With an acute shortage of trained speech and language pathologists in the country, confused parents often turn to quacks and other alternative healing mechanisms, in turn feeding the growth of quackery.
This was suggested by the Dr Nazia Mumtaz, the inaugural president of the Pakistan Speech and Language Pathologist Association (PSLPA) which was launched in the federal capital on Sunday. The association aims to increase awareness about speech, hearing and communication disorders and to help treat and rehabilitate individuals suffering from such disorders.
National Health Services Federal Parliamentary Secretary Dr Nausheen Hamid, while addressing the launching ceremony said that the incumbent government has already embarked upon the Sehat Sahulat Programme — national health insurance programme — where people suffering from all kinds of ailments and disabilities and their families will be given health cards on priority.
"The government is committed to providing quality and affordable health care services to the citizens of the country and to improve their standards of living and social wellbeing," she said, adding that there is a pressing need to deviate from past practices and to actively identify and treat individuals suffering from any disability as recognised by the World Health Organisation (WHO).
Dr Hamid reiterated that her government is determined to eliminate quackery in the medical and allied health professions, and will ensure standardisation of healthcare education and accreditation of related educational institutions.
She said the government is also making efforts to ensure access to basic health and education facilities for all, which, they hope, helps the country achieve Sustainable Development Goals (SDGs).

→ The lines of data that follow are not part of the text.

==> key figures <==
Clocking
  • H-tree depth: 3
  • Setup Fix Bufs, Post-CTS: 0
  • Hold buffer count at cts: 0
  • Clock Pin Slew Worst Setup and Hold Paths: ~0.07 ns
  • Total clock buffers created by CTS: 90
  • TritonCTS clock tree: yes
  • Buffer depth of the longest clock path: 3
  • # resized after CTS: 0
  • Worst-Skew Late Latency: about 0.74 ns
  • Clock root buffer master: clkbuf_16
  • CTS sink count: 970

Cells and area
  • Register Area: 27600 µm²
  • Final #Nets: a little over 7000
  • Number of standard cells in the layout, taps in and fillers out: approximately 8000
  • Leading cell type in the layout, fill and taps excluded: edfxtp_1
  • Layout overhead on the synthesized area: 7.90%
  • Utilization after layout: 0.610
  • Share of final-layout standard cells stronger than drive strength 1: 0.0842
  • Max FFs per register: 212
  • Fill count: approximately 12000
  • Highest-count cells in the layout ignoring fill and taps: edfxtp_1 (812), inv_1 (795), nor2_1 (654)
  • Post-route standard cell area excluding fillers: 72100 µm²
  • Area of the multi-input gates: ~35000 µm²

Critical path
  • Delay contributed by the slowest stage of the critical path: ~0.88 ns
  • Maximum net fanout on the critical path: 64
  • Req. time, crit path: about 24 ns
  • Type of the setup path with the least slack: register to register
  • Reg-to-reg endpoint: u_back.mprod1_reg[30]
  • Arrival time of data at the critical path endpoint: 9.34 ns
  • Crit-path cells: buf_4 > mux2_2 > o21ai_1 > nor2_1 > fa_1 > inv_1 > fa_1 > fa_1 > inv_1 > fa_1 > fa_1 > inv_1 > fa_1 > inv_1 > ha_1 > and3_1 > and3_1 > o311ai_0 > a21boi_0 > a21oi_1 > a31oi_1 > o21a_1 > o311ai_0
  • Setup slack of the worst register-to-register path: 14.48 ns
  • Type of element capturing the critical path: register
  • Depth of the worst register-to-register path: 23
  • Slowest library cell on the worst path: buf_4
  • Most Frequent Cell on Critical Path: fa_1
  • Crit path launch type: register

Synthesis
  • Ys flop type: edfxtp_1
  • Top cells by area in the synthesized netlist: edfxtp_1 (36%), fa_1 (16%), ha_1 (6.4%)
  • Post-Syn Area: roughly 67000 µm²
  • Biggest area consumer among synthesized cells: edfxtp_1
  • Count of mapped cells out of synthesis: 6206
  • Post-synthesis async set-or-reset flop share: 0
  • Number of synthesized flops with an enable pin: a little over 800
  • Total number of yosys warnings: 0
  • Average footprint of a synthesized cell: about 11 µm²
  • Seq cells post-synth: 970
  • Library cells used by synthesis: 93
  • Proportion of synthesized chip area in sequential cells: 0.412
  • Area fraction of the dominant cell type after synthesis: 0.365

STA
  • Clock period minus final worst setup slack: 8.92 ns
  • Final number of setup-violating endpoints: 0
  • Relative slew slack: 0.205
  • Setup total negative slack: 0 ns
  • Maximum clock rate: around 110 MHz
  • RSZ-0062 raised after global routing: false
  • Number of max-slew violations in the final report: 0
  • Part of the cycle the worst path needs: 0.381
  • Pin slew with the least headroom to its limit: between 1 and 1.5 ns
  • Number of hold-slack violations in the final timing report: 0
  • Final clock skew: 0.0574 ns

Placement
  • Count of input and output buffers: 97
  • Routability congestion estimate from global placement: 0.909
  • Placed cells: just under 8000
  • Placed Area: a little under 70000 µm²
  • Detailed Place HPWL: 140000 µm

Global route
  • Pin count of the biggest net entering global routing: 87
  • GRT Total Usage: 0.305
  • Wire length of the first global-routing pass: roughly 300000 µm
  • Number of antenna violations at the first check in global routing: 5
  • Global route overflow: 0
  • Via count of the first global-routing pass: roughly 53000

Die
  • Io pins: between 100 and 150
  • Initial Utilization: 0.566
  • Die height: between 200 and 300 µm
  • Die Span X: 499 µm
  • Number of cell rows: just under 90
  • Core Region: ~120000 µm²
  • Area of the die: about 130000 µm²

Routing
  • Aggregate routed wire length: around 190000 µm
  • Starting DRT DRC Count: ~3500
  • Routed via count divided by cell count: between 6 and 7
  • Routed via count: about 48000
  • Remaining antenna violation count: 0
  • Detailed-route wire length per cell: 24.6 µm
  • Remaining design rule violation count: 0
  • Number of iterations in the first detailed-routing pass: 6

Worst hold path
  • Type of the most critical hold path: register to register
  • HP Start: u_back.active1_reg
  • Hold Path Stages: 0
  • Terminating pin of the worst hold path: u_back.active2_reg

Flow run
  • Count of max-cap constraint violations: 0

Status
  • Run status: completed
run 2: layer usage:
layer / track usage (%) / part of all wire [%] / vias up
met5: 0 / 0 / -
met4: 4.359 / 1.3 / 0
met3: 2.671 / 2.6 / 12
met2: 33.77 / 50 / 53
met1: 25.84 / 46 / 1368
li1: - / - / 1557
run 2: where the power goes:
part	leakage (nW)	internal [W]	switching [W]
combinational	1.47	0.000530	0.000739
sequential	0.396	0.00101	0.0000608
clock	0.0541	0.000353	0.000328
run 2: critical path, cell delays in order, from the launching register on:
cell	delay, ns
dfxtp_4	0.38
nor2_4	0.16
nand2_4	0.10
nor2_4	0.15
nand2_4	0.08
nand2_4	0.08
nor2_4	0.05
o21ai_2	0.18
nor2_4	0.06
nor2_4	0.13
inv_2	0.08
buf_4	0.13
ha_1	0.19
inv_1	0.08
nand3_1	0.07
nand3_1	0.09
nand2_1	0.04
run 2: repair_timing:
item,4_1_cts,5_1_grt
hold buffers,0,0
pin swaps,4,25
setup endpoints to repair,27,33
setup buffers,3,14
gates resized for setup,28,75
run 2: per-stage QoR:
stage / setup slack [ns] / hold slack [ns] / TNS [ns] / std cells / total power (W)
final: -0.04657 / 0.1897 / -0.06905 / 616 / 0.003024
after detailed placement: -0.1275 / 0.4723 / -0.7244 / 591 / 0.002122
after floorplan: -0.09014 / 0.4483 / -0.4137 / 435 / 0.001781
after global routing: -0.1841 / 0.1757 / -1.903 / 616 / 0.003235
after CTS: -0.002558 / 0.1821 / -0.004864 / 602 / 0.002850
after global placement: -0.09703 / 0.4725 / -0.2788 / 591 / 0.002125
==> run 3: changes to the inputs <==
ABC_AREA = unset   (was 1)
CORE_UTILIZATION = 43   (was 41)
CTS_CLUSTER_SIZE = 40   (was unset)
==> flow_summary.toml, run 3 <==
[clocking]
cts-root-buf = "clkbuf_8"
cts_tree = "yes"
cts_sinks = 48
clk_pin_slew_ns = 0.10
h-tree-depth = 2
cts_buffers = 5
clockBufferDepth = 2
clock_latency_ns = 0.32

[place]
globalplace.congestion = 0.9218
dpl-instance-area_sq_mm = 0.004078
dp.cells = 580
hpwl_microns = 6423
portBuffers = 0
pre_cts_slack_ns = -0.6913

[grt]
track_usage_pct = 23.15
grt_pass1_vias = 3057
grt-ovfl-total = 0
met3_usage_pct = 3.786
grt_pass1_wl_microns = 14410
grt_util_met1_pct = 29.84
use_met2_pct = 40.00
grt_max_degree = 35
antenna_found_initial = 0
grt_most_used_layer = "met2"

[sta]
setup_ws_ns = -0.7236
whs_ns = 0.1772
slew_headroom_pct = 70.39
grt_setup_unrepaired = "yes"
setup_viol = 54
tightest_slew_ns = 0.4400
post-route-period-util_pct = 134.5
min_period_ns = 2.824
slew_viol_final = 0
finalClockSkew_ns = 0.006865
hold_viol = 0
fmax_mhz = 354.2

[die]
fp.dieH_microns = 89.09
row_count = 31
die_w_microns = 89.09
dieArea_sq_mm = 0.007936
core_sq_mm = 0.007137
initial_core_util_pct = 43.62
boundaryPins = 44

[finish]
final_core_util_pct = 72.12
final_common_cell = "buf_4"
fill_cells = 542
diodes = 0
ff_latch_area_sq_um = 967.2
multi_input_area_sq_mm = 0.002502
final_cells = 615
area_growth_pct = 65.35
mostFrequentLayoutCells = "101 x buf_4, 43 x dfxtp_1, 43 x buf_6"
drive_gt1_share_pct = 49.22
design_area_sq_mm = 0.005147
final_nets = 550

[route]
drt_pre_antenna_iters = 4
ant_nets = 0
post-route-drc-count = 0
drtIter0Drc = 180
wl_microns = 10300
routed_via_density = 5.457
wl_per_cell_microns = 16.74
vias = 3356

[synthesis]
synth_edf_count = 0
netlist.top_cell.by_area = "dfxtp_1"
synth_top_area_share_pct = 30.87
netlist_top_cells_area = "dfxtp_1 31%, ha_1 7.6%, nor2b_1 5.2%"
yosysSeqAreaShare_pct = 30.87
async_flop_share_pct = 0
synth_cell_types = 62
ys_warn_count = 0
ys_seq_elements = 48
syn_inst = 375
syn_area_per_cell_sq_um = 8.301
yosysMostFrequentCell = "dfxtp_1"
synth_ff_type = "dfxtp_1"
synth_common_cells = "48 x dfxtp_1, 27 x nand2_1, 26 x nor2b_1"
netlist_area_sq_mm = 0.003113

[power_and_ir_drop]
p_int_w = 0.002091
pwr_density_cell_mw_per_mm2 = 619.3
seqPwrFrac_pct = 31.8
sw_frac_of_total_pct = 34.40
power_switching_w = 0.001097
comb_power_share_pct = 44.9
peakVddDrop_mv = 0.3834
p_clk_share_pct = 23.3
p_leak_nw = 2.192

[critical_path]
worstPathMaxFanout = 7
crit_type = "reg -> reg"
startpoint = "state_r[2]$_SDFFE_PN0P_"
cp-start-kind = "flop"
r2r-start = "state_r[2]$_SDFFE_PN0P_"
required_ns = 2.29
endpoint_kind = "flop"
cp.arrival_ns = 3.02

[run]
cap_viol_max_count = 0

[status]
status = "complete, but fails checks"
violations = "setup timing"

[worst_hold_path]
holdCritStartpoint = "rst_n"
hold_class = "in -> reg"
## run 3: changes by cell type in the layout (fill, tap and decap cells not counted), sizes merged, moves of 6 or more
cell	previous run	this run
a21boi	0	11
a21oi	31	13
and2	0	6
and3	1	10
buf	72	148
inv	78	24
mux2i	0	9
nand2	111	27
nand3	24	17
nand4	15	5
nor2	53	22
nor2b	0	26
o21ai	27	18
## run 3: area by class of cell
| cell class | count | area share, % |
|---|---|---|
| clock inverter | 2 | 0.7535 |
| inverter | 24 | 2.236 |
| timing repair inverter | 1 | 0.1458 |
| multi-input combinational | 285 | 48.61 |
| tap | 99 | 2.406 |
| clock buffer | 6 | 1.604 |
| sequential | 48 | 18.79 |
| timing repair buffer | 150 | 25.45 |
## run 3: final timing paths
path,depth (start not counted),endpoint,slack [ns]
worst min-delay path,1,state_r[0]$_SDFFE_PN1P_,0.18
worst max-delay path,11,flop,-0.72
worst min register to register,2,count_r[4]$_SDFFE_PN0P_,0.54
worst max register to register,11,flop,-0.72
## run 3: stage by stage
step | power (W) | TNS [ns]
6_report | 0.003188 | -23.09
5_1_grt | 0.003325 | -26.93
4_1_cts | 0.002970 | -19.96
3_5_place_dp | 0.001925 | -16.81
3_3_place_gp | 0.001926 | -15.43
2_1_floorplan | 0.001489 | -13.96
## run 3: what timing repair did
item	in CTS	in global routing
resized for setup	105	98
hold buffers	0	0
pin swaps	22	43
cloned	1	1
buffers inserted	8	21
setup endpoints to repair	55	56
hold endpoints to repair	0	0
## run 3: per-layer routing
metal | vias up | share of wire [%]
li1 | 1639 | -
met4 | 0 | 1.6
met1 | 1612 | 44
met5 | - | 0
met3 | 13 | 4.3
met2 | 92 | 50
==> src/hdl/ins_pkg.sv <==
`timescale 1ns / 1ps

package ins_pkg;

    localparam int COLS_W     = 6;
    localparam int ROWS_W     = 16;
    localparam int THR_W      = 4;
    localparam int CFG_DATA_W = 16;
    localparam int CFG_IDX_W  = 2;

    localparam logic [COLS_W-1:0] COLS_RST = 6'd30;
    localparam logic [ROWS_W-1:0] ROWS_RST = 16'd20;
    localparam logic [THR_W-1:0]  THR_RST  = 4'd1;

    typedef enum logic [CFG_IDX_W-1:0] {
        CFG_COLS   = 2'd0,
        CFG_ROWS   = 2'd1,
        CFG_THRESH = 2'd2
    } cfg_idx_t;

    // result order within one input item
    typedef enum logic [1:0] {
        SLOT_MID   = 2'd0,
        SLOT_LEFT  = 2'd1,
        SLOT_FINAL = 2'd2
    } slot_t;

    typedef struct packed {
        logic up;
        logic down;
        logic left;
        logic right;
    } nb_valid_t;

endpackage

==> src/hdl/ins_cell.sv <==
`timescale 1ns / 1ps

module ins_cell #(
    parameter int PIXEL_BITS = 4
) (
    input  logic                  clk,
    input  logic                  shift_en,
    input  logic [PIXEL_BITS-1:0] pend_in,
    input  logic [PIXEL_BITS-1:0] smooth_in,
    output logic [PIXEL_BITS-1:0] pend,
    output logic [PIXEL_BITS-1:0] smooth
);

    logic [PIXEL_BITS-1:0] pend_reg;
    logic [PIXEL_BITS-1:0] smooth_reg;

    always_ff @(posedge clk)
    begin
        if (shift_en)
        begin
            pend_reg   <= pend_in;
            smooth_reg <= smooth_in;
        end
    end

    assign pend   = pend_reg;
    assign smooth = smooth_reg;

endmodule

==> src/hdl/ins_smooth.sv <==
`timescale 1ns / 1ps

module ins_smooth #(
    parameter int PIXEL_BITS = 4
) (
    input  logic [PIXEL_BITS-1:0]      center,
    input  logic [PIXEL_BITS-1:0]      up,
    input  logic [PIXEL_BITS-1:0]      down,
    input  logic [PIXEL_BITS-1:0]      left,
    input  logic [PIXEL_BITS-1:0]      right,
    input  ins_pkg::nb_valid_t         valid,
    input  logic [ins_pkg::THR_W-1:0]  threshold,
    output logic [PIXEL_BITS-1:0]      result
);

    import ins_pkg::*;

    localparam int SUM_W  = PIXEL_BITS + 2;
    localparam int SHIFT  = SUM_W + 1;
    localparam int PROD_W = SUM_W + SHIFT;
    localparam int DIFF_W = (PIXEL_BITS > THR_W) ? PIXEL_BITS : THR_W;
    // ceil(2^SHIFT / 3): exact floor(x / 3) for every x below 2^SUM_W
    localparam logic [SHIFT-1:0] DIV3_MUL = SHIFT'(((64'd1 << SHIFT) + 64'd2) / 64'd3);

    logic [PIXEL_BITS-1:0] nb   [4];
    logic [PIXEL_BITS-1:0] diff [4];
    logic [3:0]            vb;
    logic [3:0]            close;
    logic [SUM_W-1:0]      sum;
    logic [2:0]            cnt;
    logic [PROD_W-1:0]     prod;
    logic [PIXEL_BITS-1:0] mean;

    always_comb
    begin
        nb[0] = up;
        nb[1] = down;
        nb[2] = left;
        nb[3] = right;
        vb    = {valid.right, valid.left, valid.down, valid.up};
        sum   = '0;
        for (int i = 0; i < 4; i++)
        begin
            diff[i]  = (center > nb[i]) ? (center - nb[i]) : (nb[i] - center);
            close[i] = vb[i] && (DIFF_W'(diff[i]) <= DIFF_W'(threshold));
            sum      = sum + (vb[i] ? SUM_W'(nb[i]) : '0);
        end
        cnt  = 3'($countones(vb));
        prod = PROD_W'(sum) * PROD_W'(DIV3_MUL);
    end

    always_comb
    begin
        case (cnt)
            3'd1:    mean = sum[PIXEL_BITS-1:0];
            3'd2:    mean = sum[PIXEL_BITS:1];
            3'd3:    mean = prod[SHIFT +: PIXEL_BITS];
            3'd4:    mean = sum[PIXEL_BITS+1:2];
            default: mean = center;
        endcase
        result = ((close == 4'd0) && (cnt != 3'd0)) ? mean : center;
    end

endmodule

==> src/hdl/impulse_noise_smoother_top.sv <==
`timescale 1ns / 1ps

// The result for row r-1, column c is queued when row r, column c is taken, then registered out.
// Throughput: one item per cycle along a row, held while an item's results are still queued
//   or the output stalls; the column ring then turns idle until its head is back at column 0;
//   last-row items after the first emit two results (three at the last column), one per cycle.
// Reset: position, ring head, left neighbors and handshakes clear, registers take their
//   defaults; line cells hold nothing valid until written.
module impulse_noise_smoother_top #(
    parameter int MAX_COLS   = 32,
    parameter int PIXEL_BITS = 4
) (
    input  logic                              clk,
    input  logic                              rst_n,
    input  logic                              s_axis_tvalid,
    output logic                              s_axis_tready,
    input  logic [((PIXEL_BITS+7)/8)*8-1:0]   s_axis_tdata,   // pixel_in
    output logic                              m_axis_tvalid,
    input  logic                              m_axis_tready,
    output logic [((PIXEL_BITS+7)/8)*8-1:0]   m_axis_tdata,   // pixel_out
    output logic                              m_axis_tlast,   // run_last
    output logic                              m_axis_tuser,   // frame_end
    input  logic                              cfg_we,
    input  logic [ins_pkg::CFG_IDX_W-1:0]     cfg_index,
    input  logic [ins_pkg::CFG_DATA_W-1:0]    cfg_data
);

    import ins_pkg::*;

    localparam int TDATA_W = ((PIXEL_BITS + 7) / 8) * 8;
    localparam int IDX_W   = $clog2(MAX_COLS);
    localparam int CNT_W   = ($clog2(MAX_COLS + 1) > COLS_W) ? $clog2(MAX_COLS + 1) : COLS_W;

    logic [COLS_W-1:0]     cols_cfg_reg;
    logic [ROWS_W-1:0]     rows_cfg_reg;
    logic [THR_W-1:0]      thr_reg;

    logic [IDX_W-1:0]      pos_c_reg;
    logic [ROWS_W-1:0]     row_reg;
    logic [IDX_W-1:0]      head_reg;
    logic [PIXEL_BITS-1:0] left_reg;
    logic [PIXEL_BITS-1:0] last_left_reg;

    logic                  bnd_busy_reg;
    slot_t                 bnd_slot_reg;
    slot_t                 bnd_top_reg;
    logic [PIXEL_BITS-1:0] bnd_a_reg;
    logic [PIXEL_BITS-1:0] bnd_b_reg;
    logic [PIXEL_BITS-1:0] bnd_pix_reg;

    logic                  m_tvalid_reg;
    logic [PIXEL_BITS-1:0] pix_out_reg;
    logic                  last_out_reg;
    logic                  fend_out_reg;

    logic [CNT_W-1:0]      cols_wide;
    logic [CNT_W-1:0]      cols_eff;
    logic [CNT_W-1:0]      last_idx;
    logic [IDX_W-1:0]      c_eff;
    logic [ROWS_W-1:0]     rows_eff;
    logic [ROWS_W-1:0]     r_eff;
    logic                  last_row;
    logic                  last_col;
    logic                  first_row;
    logic                  c_nz;
    logic                  c_ge2;
    logic                  aligned;
    logic                  rotate;
    logic                  accept;
    logic                  bnd_move;
    logic                  bnd_done;
    logic                  bundle_free;
    logic                  out_free;
    logic [IDX_W-1:0]      head_inc;
    slot_t                 acc_top;
    slot_t                 slot_inc;

    logic [PIXEL_BITS-1:0] pix;
    logic [PIXEL_BITS-1:0] res_a;
    logic [PIXEL_BITS-1:0] res_b;
    logic [PIXEL_BITS-1:0] res_final;
    logic [PIXEL_BITS-1:0] emit_pix;
    logic                  emit_last;
    logic                  emit_fend;
    nb_valid_t             va;
    nb_valid_t             vb;
    nb_valid_t             vf;

    logic [PIXEL_BITS-1:0] cell_pend   [MAX_COLS];
    logic [PIXEL_BITS-1:0] cell_smooth [MAX_COLS];
    logic [PIXEL_BITS-1:0] wrap_pend;
    logic [PIXEL_BITS-1:0] wrap_smooth;

    // configuration
    always_ff @(posedge clk or negedge rst_n)
    begin
        if (!rst_n)
        begin
            cols_cfg_reg <= COLS_RST;
            rows_cfg_reg <= ROWS_RST;
            thr_reg      <= THR_RST;
        end
        else if (cfg_we)
        begin
            case (cfg_index)
                CFG_COLS:   cols_cfg_reg <= cfg_data[COLS_W-1:0];
                CFG_ROWS:   rows_cfg_reg <= cfg_data[ROWS_W-1:0];
                CFG_THRESH: thr_reg      <= cfg_data[THR_W-1:0];
                default:    ;
            endcase
        end
    end

    // geometry, with saturation of a position past a shrunk frame
    always_comb
    begin
        cols_wide = CNT_W'(cols_cfg_reg);
        if (cols_wide < CNT_W'(2))
            cols_eff = CNT_W'(2);
        else if (cols_wide > CNT_W'(MAX_COLS))
            cols_eff = CNT_W'(MAX_COLS);
        else
            cols_eff = cols_wide;
        last_idx  = cols_eff - CNT_W'(1);
        c_eff     = (CNT_W'(pos_c_reg) > last_idx) ? last_idx[IDX_W-1:0] : pos_c_reg;
        rows_eff  = (rows_cfg_reg < ROWS_W'(2)) ? ROWS_W'(2) : rows_cfg_reg;
        r_eff     = (row_reg > rows_eff - ROWS_W'(1)) ? (rows_eff - ROWS_W'(1)) : row_reg;
        last_row  = (r_eff == rows_eff - ROWS_W'(1));
        last_col  = (CNT_W'(c_eff) == last_idx);
        first_row = (r_eff == '0);
        c_nz      = (c_eff != '0);
        c_ge2     = (CNT_W'(c_eff) >= CNT_W'(2));
        head_inc  = (head_reg == IDX_W'(MAX_COLS - 1)) ? '0 : (head_reg + IDX_W'(1));
    end

    // handshake
    assign pix           = s_axis_tdata[PIXEL_BITS-1:0];
    assign aligned       = (head_reg == c_eff);
    assign out_free      = !m_tvalid_reg || m_axis_tready;
    assign bnd_move      = bnd_busy_reg && out_free;
    assign bnd_done      = bnd_move && (bnd_slot_reg == bnd_top_reg);
    assign bundle_free   = !bnd_busy_reg || bnd_done;
    assign s_axis_tready = aligned && bundle_free;
    assign accept        = s_axis_tvalid && s_axis_tready;
    assign rotate        = accept || !aligned;

    // column ring: cell k holds column head + k
    assign wrap_pend   = accept ? pix : cell_pend[0];
    assign wrap_smooth = (accept && !first_row) ? res_a : cell_smooth[0];

    for (genvar k = 0; k < MAX_COLS; k++)
    begin : g_cell
        if (k == MAX_COLS - 1)
        begin : g_wrap
            ins_cell #(
                .PIXEL_BITS (PIXEL_BITS)
            ) u_cell (
                .clk       (clk),
                .shift_en  (rotate),
                .pend_in   (wrap_pend),
                .smooth_in (wrap_smooth),
                .pend      (cell_pend[k]),
                .smooth    (cell_smooth[k])
            );
        end
        else
        begin : g_link
            ins_cell #(
                .PIXEL_BITS (PIXEL_BITS)
            ) u_cell (
                .clk       (clk),
                .shift_en  (rotate),
                .pend_in   (cell_pend[k+1]),
                .smooth_in (cell_smooth[k+1]),
                .pend      (cell_pend[k]),
                .smooth    (cell_smooth[k])
            );
        end
    end

    // neighbor sets
    always_comb
    begin
        va.up    = (r_eff >= ROWS_W'(2));
        va.down  = 1'b1;
        va.left  = c_nz;
        va.right = !last_col;
        vb.up    = 1'b1;
        vb.down  = 1'b0;
        vb.left  = c_ge2;
        vb.right = 1'b1;
        vf.up    = 1'b1;
        vf.down  = 1'b0;
        vf.left  = 1'b1;
        vf.right = 1'b0;
    end

    ins_smooth #(
        .PIXEL_BITS (PIXEL_BITS)
    ) u_mid (
        .center    (cell_pend[0]),
        .up        (cell_smooth[0]),
        .down      (pix),
        .left      (left_reg),
        .right     (cell_pend[1 % MAX_COLS]),
        .valid     (va),
        .threshold (thr_reg),
        .result    (res_a)
    );

    ins_smooth #(
        .PIXEL_BITS (PIXEL_BITS)
    ) u_left (
        .center    (cell_pend[MAX_COLS-1]),
        .up        (cell_smooth[MAX_COLS-1]),
        .down      (pix),
        .left      (last_left_reg),
        .right     (pix),
        .valid     (vb),
        .threshold (thr_reg),
        .result    (res_b)
    );

    ins_smooth #(
        .PIXEL_BITS (PIXEL_BITS)
    ) u_final (
        .center    (bnd_pix_reg),
        .up        (bnd_a_reg),
        .down      (bnd_pix_reg),
        .left      (bnd_b_reg),
        .right     (bnd_pix_reg),
        .valid     (vf),
        .threshold (thr_reg),
        .result    (res_final)
    );

    // results of one item
    always_comb
    begin
        if (!last_row)
            acc_top = SLOT_MID;
        else if (last_col)
            acc_top = SLOT_FINAL;
        else if (c_nz)
            acc_top = SLOT_LEFT;
        else
            acc_top = SLOT_MID;
    end

    always_comb
    begin
        case (bnd_slot_reg)
            SLOT_MID:   slot_inc = SLOT_LEFT;
            SLOT_LEFT:  slot_inc = SLOT_FINAL;
            SLOT_FINAL: slot_inc = SLOT_FINAL;
            default:    slot_inc = SLOT_MID;
        endcase
    end

    always_comb
    begin
        case (bnd_slot_reg)
            SLOT_MID:   emit_pix = bnd_a_reg;
            SLOT_LEFT:  emit_pix = bnd_b_reg;
            SLOT_FINAL: emit_pix = res_final;
            default:    emit_pix = bnd_a_reg;
        endcase
        emit_last = (bnd_slot_reg == bnd_top_reg);
        emit_fend = (bnd_slot_reg == SLOT_FINAL);
    end

    // control state
    always_ff @(posedge clk or negedge rst_n)
    begin
        if (!rst_n)
        begin
            pos_c_reg     <= '0;
            row_reg       <= '0;
            head_reg      <= '0;
            left_reg      <= '0;
            last_left_reg <= '0;
            bnd_busy_reg  <= 1'b0;
            bnd_slot_reg  <= SLOT_MID;
            bnd_top_reg   <= SLOT_MID;
            m_tvalid_reg  <= 1'b0;
        end
        else
        begin
            if (rotate)
                head_reg <= head_inc;

            if (out_free)
                m_tvalid_reg <= bnd_move;

            if (accept && !first_row)
            begin
                bnd_busy_reg <= 1'b1;
                bnd_slot_reg <= SLOT_MID;
                bnd_top_reg  <= acc_top;
            end
            else if (bnd_move)
            begin
                if (bnd_done)
                    bnd_busy_reg <= 1'b0;
                else
                    bnd_slot_reg <= slot_inc;
            end

            if (accept)
            begin
                if (last_col)
                begin
                    pos_c_reg     <= '0;
                    left_reg      <= '0;
                    last_left_reg <= '0;
                    row_reg       <= last_row ? '0 : (r_eff + ROWS_W'(1));
                end
                else
                begin
                    pos_c_reg <= c_eff + IDX_W'(1);
                    row_reg   <= r_eff;
                    if (!first_row)
                        left_reg <= res_a;
                    if (last_row && c_nz)
                        last_left_reg <= res_b;
                end
            end
        end
    end

    // payload
    always_ff @(posedge clk)
    begin
        if (accept)
        begin
            bnd_a_reg   <= res_a;
            bnd_b_reg   <= res_b;
            bnd_pix_reg <= pix;
        end
        if (bnd_move)
        begin
            pix_out_reg  <= emit_pix;
            last_out_reg <= emit_last;
            fend_out_reg <= emit_fend;
        end
    end

    assign m_axis_tvalid = m_tvalid_reg;
    assign m_axis_tdata  = TDATA_W'(pix_out_reg);
    assign m_axis_tlast  = last_out_reg;
    assign m_axis_tuser  = fend_out_reg;

`ifndef SYNTH
    a_fend_is_last: assert property (@(posedge clk) disable iff (!rst_n)
        m_axis_tvalid && m_axis_tuser |-> m_axis_tlast)
        else $error("frame end without run end");

    a_bundle_hold: assert property (@(posedge clk) disable iff (!rst_n)
        bnd_busy_reg && !bnd_done |-> !s_axis_tready)
        else $error("item taken while results still queued");

    a_bundle_load: assert property (@(posedge clk) disable iff (!rst_n)
        accept && !first_row |=> bnd_busy_reg && (bnd_slot_reg == SLOT_MID))
        else $error("results of item not queued");

    a_slot_range: assert property (@(posedge clk) disable iff (!rst_n)
        bnd_busy_reg |-> bnd_slot_reg <= bnd_top_reg)
        else $error("result slot past end of run");

    a_ring_step: assert property (@(posedge clk) disable iff (!rst_n)
        accept |=> head_reg == $past(head_inc))
        else $error("column ring out of step");
`endif

endmodule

PSLPA President Dr Nazia Mumtaz said the prevalence of speech, communication and hearing disorders is significantly high in our society.
"Unfortunately, a sufficient number of trained and qualified Speech and Language Pathologists (SLP/T's) are not available in the country," she lamented, adding that speech and language therapy enables individuals suffering from such disabilities to help make them productive citizens of the state and improve their quality of life.
Dr Mumtaz further said that PSLPA aims to raise public awareness regarding the profession of Speech and Language Pathology (SLP) and to provide a platform, where SLP specialists share best international practices and clinical guidelines, latest national and international research and suggest proposals for establishing a regulatory framework for the profession.
“There is a dire need to eliminate quackery in this profession and a need for a standardised curriculum as well as accreditation of educational and research institutions through the necessary regulatory regime,” she stressed.
Dr Mumtaz said that SLP is an emerging yet rapidly spreading allied health discipline in Pakistan and internationally.
"Through mainstreaming and inclusive education the social and economic burden of individuals suffering from speech, hearing and communication disorders is likely to be reduced on the state, community and the family," she said, adding that Pakistan is a signatory to international treaties and conventions where the right to inclusive education is recognised with a focus on the need for governments to ensure equal access to an "inclusive education system at all levels" and ensure equitable accommodation and individual support services to people with special need.
Sustainable Development Policy Institute (SDPI) Executive Director Dr Abid Qaiyum Suleri said speech therapy remains an ignored field in Pakistan's healthcare system.
"It is essential that along with creating awareness, the launch of public sector development projects in this domain would not only provide affordable and quality rehabilitative services but also generate employment opportunities for fresh graduates," he said, adding that efforts of PSLPA for taking the lead with this initiative to raise awareness are commendable.
The launch ceremony was attended by the policymakers, health professionals, academia, speech-language pathologists and speech therapists.
Published in The Express Tribune, October 21st, 2019.